Eight years later, building the Paik Replayed database, I keep running into the same problem.

The Database
As part of WP1, the Paik Replayed team has built a database of approximately 200 hybrid exhibitions spanning the 1990s to today, currently being prepared for publication as an interactive website. Alongside this, I’ve been collecting visual material for a selection of these cases — screenshots, archived pages, interface recordings, exhibition documentation. To keep things as accurate as possible, I’ve tried to capture each case at the resolution native to its moment: 1024×640 for the 1990s, scaling up through to 1920×1080 for more recent work. Viewing a 1990s interface stretched across a 4K screen tells you nothing about how it was actually experienced. For many cases, there is increasingly not very much left to find. Sites that were live just a year or two ago are already gone. Flash-based interfaces survive only as visual ghosts on the Wayback Machine — you can see the layout, but the interactive layer is lost.

What the Screenshots Reveal
What I didn’t anticipate was how absorbing it would become to simply look. Going back through digital exhibitions decade by decade is not just research — it’s an aesthetic experience. The 1990s interfaces have a particular quality: raw, experimental, genuinely curious about what the screen could be. There were no conventions yet. Artists and curators were inventing the language as they went.

The mid-2000s brought Flash at its peak — kinetic, layered, often baroque. Then the smartphone shift compressed everything into responsive grids and scrolling pages. Each era has its own visual grammar, and what keeps striking me is how clearly you can see the tools thinking through the designers. Dreamweaver has a look. Flash has a look. Unity has a look. These aren’t just stylistic choices — they’re the direct imprint of what was technically possible at each moment.


The File Room (1994) by Muntadas is one of the earliest examples of net art built as a living archive—a censorship database that invited public contributions. It is still accessible today at thefileroom.org, which itself is a kind of exception: most works from this era are not.

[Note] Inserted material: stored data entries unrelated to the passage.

<file path="src/rtl/csm_pkg.sv">
// csm_pkg: shared types and codes for the credit space manager.
// No dependencies; imported by csm_scale and credit_space_manager.
package csm_pkg;

  // command codes on in_cmd
  localparam logic [1:0] CMD_REQUEST = 2'd0;
  localparam logic [1:0] CMD_RETURN  = 2'd1;
  localparam logic [1:0] CMD_ACTIVE  = 2'd2;

  // result status codes
  localparam logic [2:0] ST_GRANT     = 3'd0;
  localparam logic [2:0] ST_REMAINDER = 3'd1;
  localparam logic [2:0] ST_PASS      = 3'd2;
  localparam logic [2:0] ST_QUEUED    = 3'd3;
  localparam logic [2:0] ST_FULL      = 3'd4;
  localparam logic [2:0] ST_RELEASED  = 3'd5;
  localparam logic [2:0] ST_DONE      = 3'd6;

  // configuration register indexes
  localparam logic [1:0] CFG_MAX_SPACE  = 2'd0;
  localparam logic [1:0] CFG_SPACE_RATE = 2'd1;

  localparam logic [15:0] RESET_MAX_SPACE = 16'd1024;
  localparam logic [6:0]  RATE_FULL       = 7'd100;

  // floor(2^22 / 100), used for the reciprocal divide
  localparam logic [15:0] RECIP_100 = 16'd41943;
  localparam int          RECIP_SH  = 22;

  typedef enum logic [3:0] {
    S_IDLE  = 4'b0001,
    S_SCALE = 4'b0010,
    S_POP   = 4'b0100,
    S_EMIT  = 4'b1000
  } csm_state_t;

endpackage

</file>
<file path="src/rtl/csm_ram.sv">
// csm_ram: generic single-write, single-read RAM with a registered read.
// No dependencies.
module csm_ram #(
  parameter int WIDTH = 8,
  parameter int DEPTH = 16
) (
  input  logic                                  clk,
  input  logic                                  wr_en,
  input  logic [(DEPTH > 1 ? $clog2(DEPTH) : 1)-1:0] wr_addr,
  input  logic [WIDTH-1:0]                      wr_data,
  input  logic                                  rd_en,
  input  logic [(DEPTH > 1 ? $clog2(DEPTH) : 1)-1:0] rd_addr,
  output logic [WIDTH-1:0]                      rd_data
);

  logic [WIDTH-1:0] mem_r [DEPTH];
  logic [WIDTH-1:0] rd_data_r;

  always_ff @(posedge clk) begin
    if (wr_en) begin
      mem_r[wr_addr] <= wr_data;
    end
    if (rd_en) begin
      rd_data_r <= mem_r[rd_addr];
    end
  end

  assign rd_data = rd_data_r;

endmodule

</file>
<file path="src/rtl/csm_scale.sv">
// csm_scale: three-stage unit giving max(1, floor(f * rate / 100)).
// Depends on csm_pkg for the reciprocal constant.
module csm_scale
  import csm_pkg::*;
(
  input  logic        clk,
  input  logic        rst_n,
  input  logic        go,
  input  logic [15:0] f_in,
  input  logic [6:0]  rate_in,
  output logic        done,
  output logic [15:0] q_out
);

  logic [2:0]  vld_r;
  logic [22:0] prod_r;
  logic [22:0] prod2_r;
  logic [15:0] qe_r;
  logic [15:0] q_r;
  logic [38:0] recip_prod;
  logic [22:0] rem;
  logic [15:0] q_fix;

  assign recip_prod = 39'(prod_r) * 39'(RECIP_100);
  assign rem        = prod2_r - 23'(qe_r * 23'd100);

  always_comb begin
    q_fix = (rem >= 23'd100) ? qe_r + 16'd1 : qe_r;
    if (q_fix == 16'd0) begin
      q_fix = 16'd1;
    end
  end

  always_ff @(posedge clk) begin
    if (!rst_n) begin
      vld_r <= '0;
    end else begin
      vld_r <= {vld_r[1:0], go};
    end
    prod_r  <= 23'(f_in) * 23'(rate_in);
    prod2_r <= prod_r;
    qe_r    <= recip_prod[RECIP_SH+15:RECIP_SH];
    q_r     <= q_fix;
  end

  assign done  = vld_r[2];
  assign q_out = q_r;

endmodule

</file>
<file path="src/rtl/credit_space_manager.sv">
// credit_space_manager: credit pool with a FIFO of blocked requesters.
// Depends on csm_pkg, csm_ram (wait queue) and csm_scale (percent scaling).
//
// A request gives its single word in the cycle after start and busy stays low, so requests
//   run one per cycle. A return updates the credit (scaled by csm_scale when space_rate is
//   non-zero), releases waiters one at a time through queue RAM reads, then gives done.
// Set-active answers done in the next cycle; deactivating first drains all waiters.
// Result words are strobed on out_valid for one cycle; the receiver cannot stall.
// Reset (synchronous, rst_n low): credit 1024, inactive, queue empty, registers at defaults.
module credit_space_manager
  import csm_pkg::*;
#(
  parameter int WAIT_DEPTH  = 16,
  parameter int CREDIT_BITS = 16
) (
  input  logic        clk,
  input  logic        rst_n,
  // command channel
  input  logic        start,
  output logic        busy,
  input  logic [1:0]  in_cmd,
  input  logic [15:0] in_amount,
  input  logic        in_enable,
  input  logic [7:0]  in_requester_id,
  // result channel
  output logic        out_valid,
  output logic [2:0]  out_status,
  output logic [7:0]  out_requester_id_out,
  output logic [15:0] out_free_space,
  output logic        out_last,
  // configuration write channel
  input  logic        cfg_valid,
  output logic        cfg_ready,
  input  logic [1:0]  cfg_index,
  input  logic [15:0] cfg_data
);

  localparam int IDX_W = (WAIT_DEPTH > 1) ? $clog2(WAIT_DEPTH) : 1;
  localparam int CNT_W = $clog2(WAIT_DEPTH + 1);
  localparam int SUM_W = CNT_W + 1;

  // architectural state
  csm_state_t             state_r,  state_nxt;
  logic [CREDIT_BITS-1:0] free_r,   free_nxt;
  logic                   active_r, active_nxt;
  logic [IDX_W-1:0]       head_r,   head_nxt;
  logic [CNT_W-1:0]       count_r,  count_nxt;
  logic [15:0]            max_space_r;
  logic [6:0]             space_rate_r;
  // per-command context
  logic [7:0]             rid_r,     rid_nxt;
  logic                   rel_all_r, rel_all_nxt;
  // output word register
  logic                   ovld_r,  ovld_nxt;
  logic [2:0]             ost_r,   ost_nxt;
  logic [7:0]             oid_r,   oid_nxt;
  logic                   olast_r, olast_nxt;

  // queue RAM and scaling unit hookup
  logic             q_wr_en, q_rd_en;
  logic [IDX_W-1:0] q_wr_addr;
  logic [7:0]       q_rd_data;
  logic             sc_go, sc_done;
  logic [15:0]      sc_f, sc_q;

  // helpers
  logic             accept;
  logic [31:0]      free32;
  logic [32:0]      ret_sum;
  logic [15:0]      ret_clamp;
  logic [6:0]       rate_sat;
  logic [SUM_W-1:0] tail_sum, tail_wrap;
  logic             queue_full, queue_empty;
  logic             more_rel;

  assign accept      = start && (state_r == S_IDLE);
  assign busy        = (state_r != S_IDLE);
  assign cfg_ready   = 1'b1;
  assign free32      = 32'(free_r);
  assign ret_sum     = 33'(free32) + 33'(in_amount);
  assign ret_clamp   = (ret_sum >= 33'(max_space_r)) ? max_space_r : ret_sum[15:0];
  assign rate_sat    = (space_rate_r > RATE_FULL) ? RATE_FULL : space_rate_r;
  assign queue_full  = (count_r == CNT_W'(WAIT_DEPTH));
  assign queue_empty = (count_r == '0);

  // tail slot = (head + count) mod depth; sum is below twice the depth
  assign tail_sum  = SUM_W'(head_r) + SUM_W'(count_r);
  assign tail_wrap = (tail_sum >= SUM_W'(WAIT_DEPTH)) ? tail_sum - SUM_W'(WAIT_DEPTH)
                                                      : tail_sum;
  assign q_wr_addr = tail_wrap[IDX_W-1:0];

  // deactivation drains everything; a return drains while credit lasts
  assign more_rel = !queue_empty && (rel_all_r || (free_r != '0));

  always_comb begin
    state_nxt   = state_r;
    free_nxt    = free_r;
    active_nxt  = active_r;
    head_nxt    = head_r;
    count_nxt   = count_r;
    rid_nxt     = rid_r;
    rel_all_nxt = rel_all_r;
    ovld_nxt    = 1'b0;
    ost_nxt     = ost_r;
    oid_nxt     = oid_r;
    olast_nxt   = olast_r;
    q_wr_en     = 1'b0;
    q_rd_en     = 1'b0;
    sc_go       = 1'b0;
    sc_f        = ret_clamp;

    unique case (state_r)
      S_IDLE: begin
        if (accept) begin
          rid_nxt     = in_requester_id;
          rel_all_nxt = 1'b0;
          oid_nxt     = in_requester_id;
          unique case (in_cmd)
            CMD_REQUEST: begin
              ovld_nxt  = 1'b1;
              olast_nxt = 1'b1;
              priority if (!active_r) begin
                ost_nxt = ST_PASS;
              end else if (free32 >= 32'(in_amount)) begin
                free_nxt = CREDIT_BITS'(free32 - 32'(in_amount));
                ost_nxt  = ST_GRANT;
              end else if ((in_amount > 16'd1) && (free_r != '0)) begin
                free_nxt = '0;
                ost_nxt  = ST_REMAINDER;
              end else if (!queue_full) begin
                q_wr_en   = 1'b1;
                count_nxt = count_r + 1'b1;
                ost_nxt   = ST_QUEUED;
              end else begin
                ost_nxt = ST_FULL;
              end
            end
            CMD_RETURN: begin
              if (in_amount <= max_space_r) begin
                if (space_rate_r != '0) begin
                  sc_go     = 1'b1;
                  state_nxt = S_SCALE;
                end else begin
                  free_nxt  = CREDIT_BITS'(ret_clamp);
                  state_nxt = S_POP;
                end
              end else begin
                state_nxt = S_POP;
              end
            end
            CMD_ACTIVE: begin
              if (active_r && in_enable) begin
                ovld_nxt  = 1'b1;
                ost_nxt   = ST_DONE;
                olast_nxt = 1'b1;
              end else begin
                active_nxt = in_enable;
                free_nxt   = CREDIT_BITS'(max_space_r);
                if (in_enable) begin
                  ovld_nxt  = 1'b1;
                  ost_nxt   = ST_DONE;
                  olast_nxt = 1'b1;
                end else begin
                  rel_all_nxt = 1'b1;
                  state_nxt   = S_POP;
                end
              end
            end
            default: begin
              // unused command code: done only
              ovld_nxt  = 1'b1;
              ost_nxt   = ST_DONE;
              olast_nxt = 1'b1;
            end
          endcase
        end
      end
      S_SCALE: begin
        if (sc_done) begin
          free_nxt  = CREDIT_BITS'(sc_q);
          state_nxt = S_POP;
        end
      end
      S_POP: begin
        if (more_rel) begin
          // read head entry now, present it next cycle
          q_rd_en   = 1'b1;
          head_nxt  = (head_r == IDX_W'(WAIT_DEPTH - 1)) ? '0 : head_r + 1'b1;
          count_nxt = count_r - 1'b1;
          if (active_r) begin
            free_nxt = free_r - 1'b1;
          end
          state_nxt = S_EMIT;
        end else begin
          ovld_nxt  = 1'b1;
          ost_nxt   = ST_DONE;
          oid_nxt   = rid_r;
          olast_nxt = 1'b1;
          state_nxt = S_IDLE;
        end
      end
      S_EMIT: begin
        ovld_nxt  = 1'b1;
        ost_nxt   = ST_RELEASED;
        oid_nxt   = q_rd_data;
        olast_nxt = 1'b0;
        state_nxt = S_POP;
      end
      default: begin
        state_nxt = S_IDLE;
      end
    endcase
  end

  always_ff @(posedge clk) begin
    if (!rst_n) begin
      state_r      <= S_IDLE;
      free_r       <= CREDIT_BITS'(RESET_MAX_SPACE);
      active_r     <= 1'b0;
      head_r       <= '0;
      count_r      <= '0;
      max_space_r  <= RESET_MAX_SPACE;
      space_rate_r <= '0;
      ovld_r       <= 1'b0;
      rel_all_r    <= 1'b0;
    end else begin
      state_r   <= state_nxt;
      free_r    <= free_nxt;
      active_r  <= active_nxt;
      head_r    <= head_nxt;
      count_r   <= count_nxt;
      ovld_r    <= ovld_nxt;
      rel_all_r <= rel_all_nxt;
      if (cfg_valid && cfg_ready) begin
        unique case (cfg_index)
          CFG_MAX_SPACE:  max_space_r  <= cfg_data;
          CFG_SPACE_RATE: space_rate_r <= cfg_data[6:0];
          default: ;
        endcase
      end
    end
    rid_r   <= rid_nxt;
    ost_r   <= ost_nxt;
    oid_r   <= oid_nxt;
    olast_r <= olast_nxt;
  end

  csm_ram #(
    .WIDTH (8),
    .DEPTH (WAIT_DEPTH)
  ) u_wait_q (
    .clk     (clk),
    .wr_en   (q_wr_en),
    .wr_addr (q_wr_addr),
    .wr_data (in_requester_id),
    .rd_en   (q_rd_en),
    .rd_addr (head_r),
    .rd_data (q_rd_data)
  );

  csm_scale u_scale (
    .clk     (clk),
    .rst_n   (rst_n),
    .go      (sc_go),
    .f_in    (sc_f),
    .rate_in (rate_sat),
    .done    (sc_done),
    .q_out   (sc_q)
  );

  // the word carries the credit as it stands once the word is out
  logic [31:0] free_out32;
  assign free_out32 = 32'(free_r);

  assign out_valid            = ovld_r;
  assign out_status           = ost_r;
  assign out_requester_id_out = oid_r;
  assign out_free_space       = free_out32[15:0];
  assign out_last             = olast_r;

  // queue occupancy never passes its depth
  a_count_bound: assert property (@(posedge clk) disable iff (!rst_n)
    count_r <= CNT_W'(WAIT_DEPTH))
    else $error("wait queue count above depth");

  // a final word always leaves the block idle
  a_last_idle: assert property (@(posedge clk) disable iff (!rst_n)
    out_valid && out_last |-> !busy)
    else $error("final word while still busy");

  // release words only come out of the drain loop
  a_rel_busy: assert property (@(posedge clk) disable iff (!rst_n)
    out_valid && (out_status == ST_RELEASED) |-> busy && !out_last)
    else $error("release word outside drain");

  // a request answers in the next cycle with its single word
  a_req_one: assert property (@(posedge clk) disable iff (!rst_n)
    start && !busy && (in_cmd == CMD_REQUEST) |=> out_valid && out_last && !busy)
    else $error("request not answered next cycle");

  // scaling unit only finishes while waiting for it
  a_scale_wait: assert property (@(posedge clk) disable iff (!rst_n)
    sc_done |-> (state_r == S_SCALE))
    else $error("scale result with no return pending");

endmodule
</file>
<file path="config.mk">
export PLATFORM = sky130hd
export DESIGN_NAME = credit_space_manager
export DESIGN_NICKNAME = d
export VERILOG_FILES = /design/src/rtl/csm_pkg.sv /design/src/rtl/csm_ram.sv /design/src/rtl/csm_scale.sv /design/src/rtl/credit_space_manager.sv
export SDC_FILE = /design/constraint.sdc
export NUM_CORES = 1
export LEC_CHECK = 0
export BUFFER_PORTS_ARGS = -buffer_cell sky130_fd_sc_hd__buf_2
export CORE_MARGIN = 4
export CORE_UTILIZATION = 34
export CTS_BUF_LIST = sky130_fd_sc_hd__clkbuf_16
export CTS_CLUSTER_DIAMETER = 80
export DETAILED_ROUTE_END_ITERATION = 7
export GPL_ROUTABILITY_DRIVEN = 0
export GPL_TIMING_DRIVEN = 0
export PLACE_DENSITY = 0.46
export SLEW_MARGIN = 20
export SYNTH_ARGS = -nofsm -noshare
export SYNTH_HDL_FRONTEND = slang
export SYNTH_SLANG_ARGS = --single-unit
</file>
<file path="constraint.sdc">
create_clock -name clk -period 12.35 [get_ports clk]
set_input_delay 1.8525 -clock clk [delete_from_list [all_inputs] [get_ports clk]]
set_output_delay 1.8525 -clock clk [all_outputs]
set_load 0.01 [all_outputs]
</file>
==> flow_summary.yaml, run 1 <==
outcome:
  status: "finished, final reports clean"
grt:
  grt_pass1_wl_um: 113000
  top_usage_layer: "met2"
  grtUsageMet2_pct: 29.0
  grt_max_degree: 19
  grtUsageMet3_pct: 2.29
  grt_pass1_vias: 19500
  grt_remaining_overflow: 0
  antenna_found_initial: 7
  grtUsageTotal_pct: 17.6
  grt.met1_usage_pct: 25.1
final_layout:
  nNetsFinal: 3313
  final_area_mm2: 0.0291
  syn_to_final_growth_pct: 10.6
  fillers: 7657
  drive_above_1_share_pct: 8.20
  instances_no_fill: 3716
  finalCoreUtilization_pct: 38.1
logic_synthesis:
  async_flop_share_pct: 0
  synth_flop_cell: "edfxtp_1"
  synth_fp_nets: 3196
  synth_area_mm2: 0.0263
  yosys-mux-area-fraction_pct: 4.24
  yosys.area.top_type: "fa_1"
  synth_compound_area_share_pct: 10.2
  synth_area_leaders: "fa_1, edfxtp_1, ha_1"
  synth_adder_area_share_pct: 35.6
  synth_seq_area_share_pct: 28.0
  synth-warning-count: 0
  yosys.area_share.simple_pct: 11.1
  synthDistinctLibCells: 85
  synthCells: 2542
  synth-xor-area-share_pct: 4.29
  ys_seq_elements: 290
  synth_edf_count: 156
  synth_top_family_by_area: "adder cells"
  postSynthAreaPerCell_um2: 10.4
  synth_top_area_share_pct: 18.2
clock_network:
  htree_levels: 2
  cts_tree: "built"
  cts_sinks: 290
  clockBufferDepth: 3
  clk-insertion-delay-late_ns: 0.56
  clk_pin_slew_worst_paths_ns: 0.06
  numCtsBuffers: 35
  cts.root.buffer_cell: "clkbuf_16"
timing:
  tns_ns: 0
  hold_ws_ns: 0.434
  final_hold_viol_count: 0
  rsz0062_at_grt: "false"
  setup_ws_ns: 0.734
  slew-limit-headroom_pct: 17.2
  setup_viol: 0
  max_freq_mhz: 86.1
  period_minus_slack_ns: 11.62
  worstMarginPinSlew_ns: 1.23
  fin_skew_ns: 0.0196
  fin_crit_sh_pct: 94.1
  slew_violations: 0
flow_run:
  max-cap-violations: 0
setup_path:
  crit_fanout: 10
  start_kind: "input pin"
  cp-end-kind: "register"
  critPathBufInv: 10
  critPathSlowestCell: "a2111oi_1"
  cpMostUsedCell: "inv_1"
  critPathMaxStageDelay_ns: 0.56
  path_class: "in2reg"
  critical_path.top_delay_family: "compound AO/OA/AOI/OAI gates"
  required_ns: 12.78
  arrival_ns: 12.04
  r2r_slack_ns: 1.66
drt:
  drc: 0
  routed_via_density: 5.08
  ant_nets: 0
  first_pass_iters: 8
  num_vias: 18900
  routedWlPerCell_um: 19.4
  drtIter0Drc: 1500
  wl_um: 72300
power:
  internal-power_mw: 3.83
  p_leak_nw: 13.3
  switching_share_pct: 49.7
  pwr-share-seq_pct: 18.1
  switchingPower_mw: 3.79
  p_per_area_mw_per_mm2: 262
  pwr-share-clk_pct: 12.8
  peakVddDrop_mv: 0.176
  p_total_mw: 7.62
  power_frac_comb_pct: 69.1
place:
  hpwl_um: 58000
  place_area_mm2: 0.0280
  dp.cells: 3652
  portBuffers: 78
  pre_cts_slack_ns: -0.0604
die:
  core_mm2: 0.0763
  die_height_um: 286
  num_rows: 101
  initial_core_util_pct: 34.5
  io_pins: 80
  die-area_mm2: 0.0819
  fp.dieW_um: 286
worst_hold_path:
  hold_class: "reg2reg"
==> Yosys cell counts, types with 5 or more instances <==
| master | n |
|---|---|
| a211oi_1 | 15 |
| a21o_1 | 31 |
| a21oi_1 | 118 |
| a222oi_1 | 8 |
| a22oi_1 | 14 |
| a31oi_1 | 19 |
| and2_1 | 13 |
| and3_1 | 13 |
| buf_2 | 8 |
| clkbuf_1 | 50 |
| dfxtp_1 | 134 |
| edfxtp_1 | 156 |
| fa_1 | 239 |
| ha_1 | 366 |
| inv_1 | 394 |
| mux2i_1 | 17 |
| mux4_2 | 40 |
| nand2_1 | 123 |
| nand2b_1 | 38 |
| nand3_1 | 31 |
| nand3b_1 | 12 |
| nand4_1 | 15 |
| nor2_1 | 195 |
| nor2b_1 | 50 |
| nor3_1 | 38 |
| nor3b_1 | 7 |
| nor4_1 | 18 |
| o2111ai_1 | 5 |
| o211a_1 | 6 |
| o211ai_1 | 9 |
| o21a_1 | 21 |
| o21ai_0 | 66 |
| o21ai_1 | 13 |
| o21bai_1 | 13 |
| o31ai_1 | 11 |
| o32ai_1 | 5 |
| or2_2 | 12 |
| or3_1 | 5 |
| xnor2_1 | 88 |
| xor2_1 | 41 |
==> layer usage <==
layer	vias up	share of wire, %
met5	-	0.018
li1	8954	-
met2	400	47
met4	2	1.5
met1	9439	48
met3	75	4.2
==> cells in the final DEF (no fill, tap or decap), drive strengths merged, types with 31 or more instances in the layout <==
master,synthesis,final
buf,11,90
dfxtp,134,134
nor2,195,195
o21ai,82,82
nor3,39,39
inv,394,401
a21o,31,31
nand3,31,31
xor2,41,41
nand2,123,123
fa,239,239
mux4,40,40
nand2b,38,38
clkbuf,50,86
xnor2,88,88
nor2b,50,50
ha,366,366
a21oi,120,120
edfxtp,156,156
==> cells by family (layout without fill, tap and decap cells) <==
kind of cell             count (synthesis)  in the layout
multiplexers                            61             61
flip-flops                             290            290
adder cells (fa/ha/maj)                605            605
other                                    1              4
AND/OR/NAND/NOR                        592            592
XOR/XNOR                               129            129
buffers and inverters                  457            598
AO/OA/AOI/OAI                          407            407
==> power by group through the flow <==
stage	Sequential (mW)	Clock, mW	Combinational [mW]
after CTS	1.38	1.00	5.34
after floorplan	1.29	0	3.88
final	1.38	0.976	5.27
after detailed placement	1.40	0	5.28
after global routing	1.39	1.04	6.04
after global placement	1.40	0	5.22
==> cell type report <==
type                       instances  area [um2]  area share [%]
antenna                            3        7.51          0.0258
buffer                            61         251           0.864
clock buffer                      35         876            3.01
clock inverter                    26         188           0.645
inverter                         396        1490            5.11
multi-input combinational       1795       17200            59.2
sequential                       290        7370            25.3
tap                             1030        1290            4.43
timing repair buffer              80         403            1.38
==> what timing repair did <==
item                                   in CTS  in global routing
gates resized for setup                     0                  4
hold buffers                                0                  0
setup buffers                               0                  0
setup endpoints to repair                   0                  3
endpoints found under the hold margin       0                  0
==> worst paths after layout <==
check | from | to | cells past startpoint
worst max register to register | out_free_space[2] | u_scale.prod_r[22] | 41
worst max-delay path | in_amount[2] | u_scale.prod_r[22] | 43
worst min register to register | u_scale.vld_r[0] | u_scale.vld_r[1] | 1
worst min-delay path | u_scale.vld_r[0] | u_scale.vld_r[1] | 1
==> registers in the layout, summed over array words and instances, names as in the netlist, 7 cells and up <==
signal / flops
u_scale.qe_r: 16
out_requester_id_out: 8
u_wait_q.mem_r: 128
rid_r: 8
max_space_r: 16
space_rate_r: 7
u_wait_q.rd_data: 8
out_free_space: 16
u_scale.q_out: 16
u_scale.prod2_r: 21
u_scale.prod_r: 23
Power figures use the tool's default switching activity.
==> run 2: changes to the inputs <==
Settings changed: CORE_UTILIZATION 34 to 35, PLACE_DENSITY 0.46 to 0.47.
==> run 2 against run 1 <==
Against the previous run:
- hold slack improved by 0.0023 ns
- clock power is essentially flat
- global-route usage rose by 0.65 points
- first-iteration DRC count decreased by 9.9%
- total power decreased by 0.27%
- critical path depth did not move
- via count decreased by 0.22%
- largest power group unchanged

Works like John Klima’s EARTH (2001) — a real-time geo-spatial visualization pulling live data — technically still load, but the live data layer they depended on is gone. The shell survives. The work doesn’t.
Who Is Responsible?
Earlier this month, Patrick Keller — PI of the Paik Replayed project — shared a Wired article by Kate Knibbs (April 13, 2026) on LinkedIn about the Wayback Machine being cut off by major news outlets. “What we were discussing the other day,” he wrote, tagging me. The timing felt apt.
My 2017 thesis concluded that responsibility for digital traces is diffuse to the point of being unassignable. At a larger scale, the same structure applies here. Museums redesign their websites. Funding ends. Developers move on. The Wayback Machine captures surfaces, not behavior. Rhizome’s Net Art Anthology is one of the rare serious institutional responses — restoring and re-presenting net art works through dedicated preservation infrastructure. But projects like that require significant resources and remain the exception.
The situation is not improving. As the open web becomes increasingly difficult to archive — for reasons both technical and commercial — what gets preserved is narrowing. News outlets are cutting off access to archiving tools, including the Wayback Machine itself, to protect their content from mass scraping. Public information as a common good is quietly disappearing, and the trails back to original sources go cold.
Mark Napier’s Riot (1999) makes this concrete in a different way. A net art browser that blends web pages together as users surf, Riot was shown in the 2002 Whitney Biennial — the same year as the exhibition above. Running it today against contemporary websites produces something unintended and vivid: the aesthetic logic of 1999 colliding with the visual infrastructure of 2026.